Andrew Chen Archives

Subscribe · Featured · Recent · The Cold Start Problem 📘
Dear readers, I have moved to Substack and I will be writing here from now on:
In the meantime, I will leave up for posterity. Enjoy!

5 warning signs: Does A/B testing lead to crappy products?

Above: Hollywood sequels follow from risk-averse design decisions, like the widely panned Godfather Part 3

The dangers of the metrics-driven design process
Many readers of this blog are expert practitioners of metrics-driven product development, and with this audience in mind, my post today is on the dangers of going overboard with analytics.

I think that this is an important topic because the metrics-driven philosophy has come to dominate the Facebook/OpenSocial ecosystem, with negative consequences.

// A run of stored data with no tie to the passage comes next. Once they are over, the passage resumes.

File: src/hdl/shc_pkg.sv
// ----------------------------------------------------------------------------
// shc_pkg
// Shared constants for the size hint constrain block.
// ----------------------------------------------------------------------------
package shc_pkg;

    // Width of one pixel dimension in the register and stream fields
    localparam int DIM_W = 16;

    // Defaults for the top level parameters
    localparam int DIM_BITS_DEF    = 16;
    localparam int FLOOR_UNITS_DEF = 1;

    // Configuration register indexes
    localparam int CFG_IDX_W = 4;
    localparam logic [CFG_IDX_W-1:0] CFG_HINTS_VALID  = 4'd0;
    localparam logic [CFG_IDX_W-1:0] CFG_BASE_SIZE    = 4'd1;
    localparam logic [CFG_IDX_W-1:0] CFG_MIN_SIZE     = 4'd2;
    localparam logic [CFG_IDX_W-1:0] CFG_MAX_SIZE     = 4'd3;
    localparam logic [CFG_IDX_W-1:0] CFG_INC_SIZE     = 4'd4;
    localparam logic [CFG_IDX_W-1:0] CFG_MIN_ASPECT   = 4'd5;
    localparam logic [CFG_IDX_W-1:0] CFG_MAX_ASPECT   = 4'd6;
    localparam logic [CFG_IDX_W-1:0] CFG_FLOOR_PIXELS = 4'd7;

endpackage
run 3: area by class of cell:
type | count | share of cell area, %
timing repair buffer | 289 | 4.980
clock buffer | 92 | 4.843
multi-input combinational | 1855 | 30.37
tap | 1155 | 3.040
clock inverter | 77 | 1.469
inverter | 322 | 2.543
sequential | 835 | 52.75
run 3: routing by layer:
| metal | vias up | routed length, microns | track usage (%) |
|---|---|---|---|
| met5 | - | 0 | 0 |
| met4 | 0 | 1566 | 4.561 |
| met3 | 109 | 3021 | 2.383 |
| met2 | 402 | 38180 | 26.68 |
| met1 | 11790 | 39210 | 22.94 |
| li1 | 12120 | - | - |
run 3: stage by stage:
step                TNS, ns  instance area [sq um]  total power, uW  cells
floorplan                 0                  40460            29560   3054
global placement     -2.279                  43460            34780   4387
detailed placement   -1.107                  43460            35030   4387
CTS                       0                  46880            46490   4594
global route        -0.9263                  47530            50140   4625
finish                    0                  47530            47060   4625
==> src/hw/rtl/cbc_pkg.sv <==
package cbc_pkg;

   localparam logic [2:0] MODE_CONGRUENCE = 3'd0;
   localparam logic [2:0] MODE_AT_LEAST   = 3'd1;
   localparam logic [2:0] MODE_AT_MOST    = 3'd2;
   localparam logic [2:0] MODE_GREATER    = 3'd3;
   localparam logic [2:0] MODE_LESS       = 3'd4;
   localparam logic [2:0] MODE_EQUAL      = 3'd5;

   localparam logic [2:0] VERDICT_NONE       = 3'd0;
   localparam logic [2:0] VERDICT_CONSISTENT = 3'd1;
   localparam logic [2:0] VERDICT_CLASH      = 3'd2;
   localparam logic [2:0] VERDICT_INFEASIBLE = 3'd3;
   localparam logic [2:0] VERDICT_PINNED     = 3'd4;
   localparam logic [2:0] VERDICT_OVERFLOW   = 3'd5;

   localparam logic [63:0] FIELD_MAX31 = 64'h7FFF_FFFF;

   typedef enum logic [4:0] {
      OP_NONE,
      OP_LOAD,
      OP_DIV_A2,
      OP_SET_A2,
      OP_FIRST,
      OP_EU_INIT,
      OP_EU_DIV,
      OP_EU_MUL,
      OP_EU_UPD,
      OP_DIV_DIFF,
      OP_SET_CLASH,
      OP_SET_DQ,
      OP_DIV_N1G,
      OP_SET_N1G,
      OP_DIV_M2,
      OP_SET_M2,
      OP_LCM_MUL,
      OP_SET_OVF,
      OP_DIV_D,
      OP_SET_D,
      OP_DIV_INV,
      OP_SET_INV,
      OP_T_MUL,
      OP_DIV_T,
      OP_SET_T,
      OP_T_ZERO,
      OP_R_MUL,
      OP_COMMIT,
      OP_DIV_FIN,
      OP_EMIT
   } op_type;

   typedef struct packed {
      op_type op;
   } cmd_type;

   typedef struct packed {
      logic div_busy;
      logic merge_en;
      logic last;
      logic agg_empty;
      logic r1_zero;
      logic rem_zero;
      logic lcm_over;
      logic m2_one;
      logic need_bound;
      logic out_full;
   } status_type;

endpackage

App developers have pursued short-term goals and easy money – leading to many copycat and uninspired products.

At the same time, it’s clear that A/B testing and metrics culture serves only to generate more data-points, and what you do with that data is up to you. Smart decisions made by entrepreneurs must still be employed to reach successful outcomes. (Thus, my answer to the title question is that no, A/B testing does NOT lead to crappy products, but poor decision-making around data can absolutely lead to it)

So let’s talk about the dangers of being overly metrics-driven – here are a couple of the key issues that can come up:

  1. Risk-averse design
  2. Lack of cohesion
  3. Quitting too early
  4. Customer hitchhiking
  5. Metrics doesn’t replace strategy 

Let’s dive in deeper…

#1 Risk-averse design
The first big issue is that when you design for metrics, it’s easy to become risk-averse. Why try to create an innovative interaction when something proven like status/blogging/friends/profiles/forums/mafia/etc already exists? By copying something, you’re more likely to quickly converge to a mediocre outcome quickly, rather than spending a ton of effort potentially creating something bad – but of course this also eliminates amazing, ecstatic design outcomes as well. 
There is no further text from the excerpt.